### Task objective
Return only the stretch of the material below that begins with the line containing "rvalid <= 1'b0;" and ends with the line containing "3'd1: rdata <= command;", exactly; both of those lines belong to it.

### Excerpted records
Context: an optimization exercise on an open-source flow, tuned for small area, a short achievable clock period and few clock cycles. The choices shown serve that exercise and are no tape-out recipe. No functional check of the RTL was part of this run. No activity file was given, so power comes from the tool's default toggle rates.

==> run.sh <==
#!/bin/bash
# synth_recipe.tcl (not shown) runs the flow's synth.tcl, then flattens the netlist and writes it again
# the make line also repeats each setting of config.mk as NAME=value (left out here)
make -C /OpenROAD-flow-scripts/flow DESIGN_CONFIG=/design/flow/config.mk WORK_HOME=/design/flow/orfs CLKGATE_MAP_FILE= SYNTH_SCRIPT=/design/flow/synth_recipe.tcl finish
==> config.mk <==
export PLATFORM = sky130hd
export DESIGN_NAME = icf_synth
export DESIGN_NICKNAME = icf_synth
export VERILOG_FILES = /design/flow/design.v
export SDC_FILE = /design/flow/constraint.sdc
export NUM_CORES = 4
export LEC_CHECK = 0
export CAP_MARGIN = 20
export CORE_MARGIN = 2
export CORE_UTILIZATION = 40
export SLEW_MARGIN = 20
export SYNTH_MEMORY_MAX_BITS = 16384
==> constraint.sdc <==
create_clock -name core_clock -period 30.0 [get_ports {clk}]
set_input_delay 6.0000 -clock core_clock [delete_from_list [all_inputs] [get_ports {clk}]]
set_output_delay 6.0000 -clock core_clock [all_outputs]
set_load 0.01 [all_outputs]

...

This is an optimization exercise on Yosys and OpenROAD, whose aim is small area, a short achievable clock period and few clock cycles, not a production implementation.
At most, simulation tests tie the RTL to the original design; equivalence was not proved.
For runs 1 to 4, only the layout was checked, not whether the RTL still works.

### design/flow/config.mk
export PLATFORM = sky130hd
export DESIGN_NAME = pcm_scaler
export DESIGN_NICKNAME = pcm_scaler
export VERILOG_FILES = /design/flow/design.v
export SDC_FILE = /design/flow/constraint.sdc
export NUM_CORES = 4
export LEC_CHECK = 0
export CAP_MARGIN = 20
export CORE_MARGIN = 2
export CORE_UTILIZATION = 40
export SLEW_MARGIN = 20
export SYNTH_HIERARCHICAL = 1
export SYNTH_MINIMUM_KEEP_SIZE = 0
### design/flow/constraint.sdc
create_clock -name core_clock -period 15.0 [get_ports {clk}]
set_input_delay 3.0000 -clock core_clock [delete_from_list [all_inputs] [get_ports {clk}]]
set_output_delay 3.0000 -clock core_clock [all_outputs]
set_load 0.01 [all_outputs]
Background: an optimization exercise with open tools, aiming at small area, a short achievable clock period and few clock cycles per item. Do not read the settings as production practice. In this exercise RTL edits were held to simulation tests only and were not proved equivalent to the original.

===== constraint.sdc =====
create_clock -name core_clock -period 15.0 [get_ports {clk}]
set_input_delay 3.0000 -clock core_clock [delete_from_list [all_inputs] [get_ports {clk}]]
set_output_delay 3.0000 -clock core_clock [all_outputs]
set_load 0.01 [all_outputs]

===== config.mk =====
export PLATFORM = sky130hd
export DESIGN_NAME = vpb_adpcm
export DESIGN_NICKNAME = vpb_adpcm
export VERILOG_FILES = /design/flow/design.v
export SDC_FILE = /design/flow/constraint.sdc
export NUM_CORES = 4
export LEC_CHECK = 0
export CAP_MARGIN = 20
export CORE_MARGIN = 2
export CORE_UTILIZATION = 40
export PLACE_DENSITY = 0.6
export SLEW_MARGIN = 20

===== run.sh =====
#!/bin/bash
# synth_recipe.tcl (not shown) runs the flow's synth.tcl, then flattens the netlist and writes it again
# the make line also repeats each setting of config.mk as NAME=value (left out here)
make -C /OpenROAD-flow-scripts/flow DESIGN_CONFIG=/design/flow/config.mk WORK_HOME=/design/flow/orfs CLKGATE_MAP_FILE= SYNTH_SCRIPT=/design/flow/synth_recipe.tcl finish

* * *

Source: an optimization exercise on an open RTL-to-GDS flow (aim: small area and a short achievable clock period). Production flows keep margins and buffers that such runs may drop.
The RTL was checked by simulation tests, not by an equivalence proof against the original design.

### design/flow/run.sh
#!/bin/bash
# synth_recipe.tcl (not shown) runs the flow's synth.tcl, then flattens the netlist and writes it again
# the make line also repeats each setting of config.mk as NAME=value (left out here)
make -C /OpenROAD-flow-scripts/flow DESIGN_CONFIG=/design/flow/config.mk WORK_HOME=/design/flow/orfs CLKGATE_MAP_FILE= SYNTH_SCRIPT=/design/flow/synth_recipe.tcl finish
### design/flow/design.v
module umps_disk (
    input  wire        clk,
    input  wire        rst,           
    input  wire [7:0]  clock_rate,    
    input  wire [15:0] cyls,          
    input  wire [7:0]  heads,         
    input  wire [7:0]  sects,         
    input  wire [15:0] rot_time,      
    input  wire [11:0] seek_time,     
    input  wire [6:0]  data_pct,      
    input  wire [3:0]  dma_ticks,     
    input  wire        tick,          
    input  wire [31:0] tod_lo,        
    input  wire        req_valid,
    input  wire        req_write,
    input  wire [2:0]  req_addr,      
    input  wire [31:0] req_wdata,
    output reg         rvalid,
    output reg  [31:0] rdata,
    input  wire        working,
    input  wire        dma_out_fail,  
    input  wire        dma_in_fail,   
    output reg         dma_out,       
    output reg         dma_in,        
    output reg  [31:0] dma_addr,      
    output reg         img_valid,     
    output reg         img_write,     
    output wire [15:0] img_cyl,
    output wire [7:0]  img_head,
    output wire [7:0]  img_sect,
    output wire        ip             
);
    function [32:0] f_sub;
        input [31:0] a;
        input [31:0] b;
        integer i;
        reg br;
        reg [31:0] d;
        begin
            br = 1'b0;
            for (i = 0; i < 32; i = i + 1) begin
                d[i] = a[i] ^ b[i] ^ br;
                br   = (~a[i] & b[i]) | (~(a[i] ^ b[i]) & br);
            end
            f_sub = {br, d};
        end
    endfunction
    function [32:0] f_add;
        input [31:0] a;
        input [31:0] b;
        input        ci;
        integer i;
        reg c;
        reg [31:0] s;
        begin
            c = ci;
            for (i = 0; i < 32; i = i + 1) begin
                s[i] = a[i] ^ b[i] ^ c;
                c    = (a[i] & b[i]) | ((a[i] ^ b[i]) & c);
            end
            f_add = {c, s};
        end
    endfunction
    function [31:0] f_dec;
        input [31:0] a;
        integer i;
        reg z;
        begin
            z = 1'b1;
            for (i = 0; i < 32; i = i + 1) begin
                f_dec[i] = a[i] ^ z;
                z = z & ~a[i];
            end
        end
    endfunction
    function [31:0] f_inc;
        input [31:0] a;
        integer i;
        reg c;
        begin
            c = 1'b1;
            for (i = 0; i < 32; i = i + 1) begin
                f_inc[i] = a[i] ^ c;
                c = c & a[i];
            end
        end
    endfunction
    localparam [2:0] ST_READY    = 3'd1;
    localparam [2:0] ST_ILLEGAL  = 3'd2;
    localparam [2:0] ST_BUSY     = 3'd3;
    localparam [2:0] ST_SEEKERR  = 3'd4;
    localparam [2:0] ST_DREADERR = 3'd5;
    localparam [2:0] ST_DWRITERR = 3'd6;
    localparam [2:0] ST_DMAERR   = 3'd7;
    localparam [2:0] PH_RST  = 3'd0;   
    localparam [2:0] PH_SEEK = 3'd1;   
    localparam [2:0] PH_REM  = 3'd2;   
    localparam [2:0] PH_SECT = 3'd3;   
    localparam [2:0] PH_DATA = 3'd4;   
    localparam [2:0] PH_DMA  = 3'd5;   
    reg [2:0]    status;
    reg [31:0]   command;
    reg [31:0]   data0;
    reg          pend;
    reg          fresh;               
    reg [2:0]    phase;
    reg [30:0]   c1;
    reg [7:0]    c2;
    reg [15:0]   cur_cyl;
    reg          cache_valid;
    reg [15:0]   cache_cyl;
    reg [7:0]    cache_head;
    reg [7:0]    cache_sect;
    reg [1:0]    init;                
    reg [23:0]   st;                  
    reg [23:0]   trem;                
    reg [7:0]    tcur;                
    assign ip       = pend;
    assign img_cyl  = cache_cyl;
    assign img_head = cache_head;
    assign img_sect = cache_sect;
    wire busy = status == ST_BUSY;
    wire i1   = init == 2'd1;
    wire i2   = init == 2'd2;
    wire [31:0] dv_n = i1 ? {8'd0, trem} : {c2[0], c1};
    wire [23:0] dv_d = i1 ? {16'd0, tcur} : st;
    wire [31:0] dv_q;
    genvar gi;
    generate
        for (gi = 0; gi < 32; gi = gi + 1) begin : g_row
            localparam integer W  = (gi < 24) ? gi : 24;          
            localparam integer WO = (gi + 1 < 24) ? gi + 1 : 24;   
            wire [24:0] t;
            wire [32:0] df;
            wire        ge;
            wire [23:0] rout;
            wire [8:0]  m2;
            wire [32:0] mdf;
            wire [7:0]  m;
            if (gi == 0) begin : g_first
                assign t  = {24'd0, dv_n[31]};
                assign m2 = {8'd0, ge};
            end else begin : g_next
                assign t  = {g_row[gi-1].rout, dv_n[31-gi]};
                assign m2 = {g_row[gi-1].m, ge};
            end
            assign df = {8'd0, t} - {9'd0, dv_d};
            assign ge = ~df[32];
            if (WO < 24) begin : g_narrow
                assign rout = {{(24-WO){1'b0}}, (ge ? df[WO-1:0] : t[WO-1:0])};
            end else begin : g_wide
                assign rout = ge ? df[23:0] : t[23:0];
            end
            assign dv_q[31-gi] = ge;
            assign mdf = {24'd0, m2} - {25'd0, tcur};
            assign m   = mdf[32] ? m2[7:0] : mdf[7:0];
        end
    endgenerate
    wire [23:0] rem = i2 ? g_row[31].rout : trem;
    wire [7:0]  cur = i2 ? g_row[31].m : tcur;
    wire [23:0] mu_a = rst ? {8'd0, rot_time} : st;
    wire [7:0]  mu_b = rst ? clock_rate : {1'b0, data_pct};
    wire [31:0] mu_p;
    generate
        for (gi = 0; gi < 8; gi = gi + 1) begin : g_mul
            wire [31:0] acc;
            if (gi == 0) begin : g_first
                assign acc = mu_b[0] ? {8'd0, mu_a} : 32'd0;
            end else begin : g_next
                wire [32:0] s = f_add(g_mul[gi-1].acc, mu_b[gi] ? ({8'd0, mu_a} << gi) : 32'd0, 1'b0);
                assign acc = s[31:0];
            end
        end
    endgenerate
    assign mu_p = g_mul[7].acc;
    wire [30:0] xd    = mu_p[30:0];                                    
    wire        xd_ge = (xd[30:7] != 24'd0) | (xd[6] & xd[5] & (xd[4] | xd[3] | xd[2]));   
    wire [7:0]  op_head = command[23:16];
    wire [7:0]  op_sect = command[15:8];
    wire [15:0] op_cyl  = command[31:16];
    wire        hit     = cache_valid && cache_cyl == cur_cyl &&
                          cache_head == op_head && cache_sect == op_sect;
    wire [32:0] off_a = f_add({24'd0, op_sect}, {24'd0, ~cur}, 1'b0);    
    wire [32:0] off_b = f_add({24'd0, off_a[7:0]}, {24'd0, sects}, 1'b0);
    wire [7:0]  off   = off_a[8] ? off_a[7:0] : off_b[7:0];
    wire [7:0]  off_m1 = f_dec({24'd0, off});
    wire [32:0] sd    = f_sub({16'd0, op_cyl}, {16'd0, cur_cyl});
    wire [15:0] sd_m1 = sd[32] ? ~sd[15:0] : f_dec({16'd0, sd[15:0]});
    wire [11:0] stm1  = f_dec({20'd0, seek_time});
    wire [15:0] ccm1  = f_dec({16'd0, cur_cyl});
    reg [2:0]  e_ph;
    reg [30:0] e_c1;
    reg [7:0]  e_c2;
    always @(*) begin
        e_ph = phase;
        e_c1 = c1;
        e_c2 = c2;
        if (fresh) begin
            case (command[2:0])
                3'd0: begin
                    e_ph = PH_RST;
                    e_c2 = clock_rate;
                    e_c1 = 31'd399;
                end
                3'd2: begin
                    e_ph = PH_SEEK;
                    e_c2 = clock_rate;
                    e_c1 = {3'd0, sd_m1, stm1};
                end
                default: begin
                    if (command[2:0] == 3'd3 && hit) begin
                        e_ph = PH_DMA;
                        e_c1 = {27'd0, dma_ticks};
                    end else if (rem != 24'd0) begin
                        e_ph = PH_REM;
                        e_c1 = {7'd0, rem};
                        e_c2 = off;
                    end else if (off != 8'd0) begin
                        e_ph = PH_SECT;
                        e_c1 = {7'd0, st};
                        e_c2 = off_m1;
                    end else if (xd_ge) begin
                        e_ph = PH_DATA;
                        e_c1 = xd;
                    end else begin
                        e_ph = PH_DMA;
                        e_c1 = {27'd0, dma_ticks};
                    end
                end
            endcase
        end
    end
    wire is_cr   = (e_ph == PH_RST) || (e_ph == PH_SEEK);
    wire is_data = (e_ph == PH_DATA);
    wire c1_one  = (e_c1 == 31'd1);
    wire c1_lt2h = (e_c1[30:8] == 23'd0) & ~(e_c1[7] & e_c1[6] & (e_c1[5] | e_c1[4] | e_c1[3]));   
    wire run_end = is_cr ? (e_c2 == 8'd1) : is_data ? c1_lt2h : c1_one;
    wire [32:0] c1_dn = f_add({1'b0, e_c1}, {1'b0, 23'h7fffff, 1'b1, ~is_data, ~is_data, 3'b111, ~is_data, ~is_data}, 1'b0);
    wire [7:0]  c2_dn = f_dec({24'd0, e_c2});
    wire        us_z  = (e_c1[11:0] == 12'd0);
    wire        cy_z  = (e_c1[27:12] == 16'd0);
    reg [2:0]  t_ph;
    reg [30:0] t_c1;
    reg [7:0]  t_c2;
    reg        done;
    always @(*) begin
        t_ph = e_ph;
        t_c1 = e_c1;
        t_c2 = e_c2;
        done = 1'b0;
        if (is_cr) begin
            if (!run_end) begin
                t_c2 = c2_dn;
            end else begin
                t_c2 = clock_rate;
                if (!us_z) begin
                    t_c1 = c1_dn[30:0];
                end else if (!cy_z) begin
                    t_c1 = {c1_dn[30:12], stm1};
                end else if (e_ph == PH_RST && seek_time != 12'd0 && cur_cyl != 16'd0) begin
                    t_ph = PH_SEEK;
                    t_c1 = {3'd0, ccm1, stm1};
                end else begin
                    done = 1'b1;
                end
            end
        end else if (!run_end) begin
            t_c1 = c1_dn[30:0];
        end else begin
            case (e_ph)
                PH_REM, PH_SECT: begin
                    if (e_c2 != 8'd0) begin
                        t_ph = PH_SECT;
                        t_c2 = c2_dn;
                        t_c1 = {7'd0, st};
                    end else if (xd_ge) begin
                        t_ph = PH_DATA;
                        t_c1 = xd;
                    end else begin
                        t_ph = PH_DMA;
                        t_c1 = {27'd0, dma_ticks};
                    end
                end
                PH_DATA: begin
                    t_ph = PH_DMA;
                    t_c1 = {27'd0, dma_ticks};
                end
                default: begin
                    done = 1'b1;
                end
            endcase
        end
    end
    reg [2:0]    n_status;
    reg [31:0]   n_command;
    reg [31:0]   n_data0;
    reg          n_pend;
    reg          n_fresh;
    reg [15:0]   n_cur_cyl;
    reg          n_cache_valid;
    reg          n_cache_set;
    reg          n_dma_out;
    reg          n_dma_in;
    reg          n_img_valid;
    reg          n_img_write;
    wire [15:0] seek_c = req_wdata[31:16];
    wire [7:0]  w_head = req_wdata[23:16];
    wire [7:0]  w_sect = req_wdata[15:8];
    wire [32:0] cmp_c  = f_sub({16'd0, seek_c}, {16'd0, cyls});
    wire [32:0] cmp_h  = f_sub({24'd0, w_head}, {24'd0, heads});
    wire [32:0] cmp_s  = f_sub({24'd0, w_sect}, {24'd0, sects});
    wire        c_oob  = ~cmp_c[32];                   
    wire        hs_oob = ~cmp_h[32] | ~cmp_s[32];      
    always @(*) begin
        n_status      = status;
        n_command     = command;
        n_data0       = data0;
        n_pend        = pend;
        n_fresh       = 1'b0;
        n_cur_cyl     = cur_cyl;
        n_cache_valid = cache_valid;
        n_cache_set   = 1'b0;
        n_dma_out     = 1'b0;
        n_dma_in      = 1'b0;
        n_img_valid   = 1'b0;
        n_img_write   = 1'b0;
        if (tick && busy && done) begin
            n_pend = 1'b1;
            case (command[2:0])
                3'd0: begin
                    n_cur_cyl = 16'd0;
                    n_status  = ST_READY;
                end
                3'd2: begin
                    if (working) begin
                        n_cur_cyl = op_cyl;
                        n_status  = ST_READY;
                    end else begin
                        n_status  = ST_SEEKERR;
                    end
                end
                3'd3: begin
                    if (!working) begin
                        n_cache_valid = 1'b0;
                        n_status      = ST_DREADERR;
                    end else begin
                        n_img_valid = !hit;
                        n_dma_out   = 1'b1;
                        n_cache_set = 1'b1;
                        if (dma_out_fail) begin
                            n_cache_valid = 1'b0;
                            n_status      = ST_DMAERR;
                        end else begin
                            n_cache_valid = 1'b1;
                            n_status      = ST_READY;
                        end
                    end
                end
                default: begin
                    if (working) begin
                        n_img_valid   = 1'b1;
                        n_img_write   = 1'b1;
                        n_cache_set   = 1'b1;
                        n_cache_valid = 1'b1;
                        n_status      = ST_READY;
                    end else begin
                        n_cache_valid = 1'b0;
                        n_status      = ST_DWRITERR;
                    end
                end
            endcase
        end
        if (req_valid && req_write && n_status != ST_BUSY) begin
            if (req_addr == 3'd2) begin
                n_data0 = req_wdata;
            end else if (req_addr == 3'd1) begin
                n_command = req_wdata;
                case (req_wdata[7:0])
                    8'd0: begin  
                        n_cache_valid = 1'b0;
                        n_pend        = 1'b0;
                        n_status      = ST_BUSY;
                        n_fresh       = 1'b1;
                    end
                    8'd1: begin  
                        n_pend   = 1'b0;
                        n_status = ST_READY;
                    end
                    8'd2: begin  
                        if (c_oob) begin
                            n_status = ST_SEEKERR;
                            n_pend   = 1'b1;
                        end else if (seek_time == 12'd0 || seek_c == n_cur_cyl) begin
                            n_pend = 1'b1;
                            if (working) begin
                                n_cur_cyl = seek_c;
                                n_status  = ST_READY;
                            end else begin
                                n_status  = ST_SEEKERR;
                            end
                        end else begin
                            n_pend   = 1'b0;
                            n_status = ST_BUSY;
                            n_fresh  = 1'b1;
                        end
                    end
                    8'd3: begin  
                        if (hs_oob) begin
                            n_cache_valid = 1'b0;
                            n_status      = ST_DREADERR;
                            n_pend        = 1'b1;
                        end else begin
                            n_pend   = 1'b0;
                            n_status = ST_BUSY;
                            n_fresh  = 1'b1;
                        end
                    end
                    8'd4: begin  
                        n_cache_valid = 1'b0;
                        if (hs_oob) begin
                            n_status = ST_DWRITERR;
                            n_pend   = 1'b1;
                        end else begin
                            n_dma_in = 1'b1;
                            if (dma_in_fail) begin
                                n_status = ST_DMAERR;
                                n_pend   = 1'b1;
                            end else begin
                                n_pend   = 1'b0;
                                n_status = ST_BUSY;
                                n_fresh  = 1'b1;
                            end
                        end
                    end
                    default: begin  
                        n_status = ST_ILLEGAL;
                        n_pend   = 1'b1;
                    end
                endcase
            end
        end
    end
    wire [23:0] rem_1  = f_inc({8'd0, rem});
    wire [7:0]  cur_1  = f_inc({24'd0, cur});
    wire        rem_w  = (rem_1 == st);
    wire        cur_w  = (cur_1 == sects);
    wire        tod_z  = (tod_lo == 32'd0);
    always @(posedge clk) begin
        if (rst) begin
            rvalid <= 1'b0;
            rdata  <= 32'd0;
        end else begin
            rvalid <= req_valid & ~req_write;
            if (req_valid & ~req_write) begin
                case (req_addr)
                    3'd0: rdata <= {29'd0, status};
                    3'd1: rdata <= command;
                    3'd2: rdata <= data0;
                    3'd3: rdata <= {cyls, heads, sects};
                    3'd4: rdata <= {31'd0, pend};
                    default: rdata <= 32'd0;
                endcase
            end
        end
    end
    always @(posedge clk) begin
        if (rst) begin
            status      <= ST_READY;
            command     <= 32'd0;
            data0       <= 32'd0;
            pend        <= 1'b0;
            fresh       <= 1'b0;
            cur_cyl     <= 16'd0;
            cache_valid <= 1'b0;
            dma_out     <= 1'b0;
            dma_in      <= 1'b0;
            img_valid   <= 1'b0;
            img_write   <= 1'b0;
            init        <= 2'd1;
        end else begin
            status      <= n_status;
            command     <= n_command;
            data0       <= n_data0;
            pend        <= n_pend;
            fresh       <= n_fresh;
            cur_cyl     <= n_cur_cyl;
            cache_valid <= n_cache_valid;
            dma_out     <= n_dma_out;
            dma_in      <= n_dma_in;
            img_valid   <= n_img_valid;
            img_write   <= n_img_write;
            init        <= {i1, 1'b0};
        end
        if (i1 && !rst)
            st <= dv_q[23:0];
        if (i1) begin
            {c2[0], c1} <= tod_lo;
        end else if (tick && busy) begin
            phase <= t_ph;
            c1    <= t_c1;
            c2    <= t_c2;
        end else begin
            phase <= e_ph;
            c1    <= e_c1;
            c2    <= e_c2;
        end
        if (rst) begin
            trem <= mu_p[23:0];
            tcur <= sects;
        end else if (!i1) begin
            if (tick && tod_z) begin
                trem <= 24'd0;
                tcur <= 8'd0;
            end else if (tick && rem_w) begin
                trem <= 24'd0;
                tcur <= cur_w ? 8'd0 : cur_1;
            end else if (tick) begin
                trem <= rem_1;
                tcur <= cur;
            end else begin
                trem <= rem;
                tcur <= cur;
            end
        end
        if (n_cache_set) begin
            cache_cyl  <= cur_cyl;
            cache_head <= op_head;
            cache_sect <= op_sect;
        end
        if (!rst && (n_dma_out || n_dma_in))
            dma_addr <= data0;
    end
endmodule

### Answer for this exercise
            rvalid <= 1'b0;
            rdata  <= 32'd0;
        end else begin
            rvalid <= req_valid & ~req_write;
            if (req_valid & ~req_write) begin
                case (req_addr)
                    3'd0: rdata <= {29'd0, status};
                    3'd1: rdata <= command;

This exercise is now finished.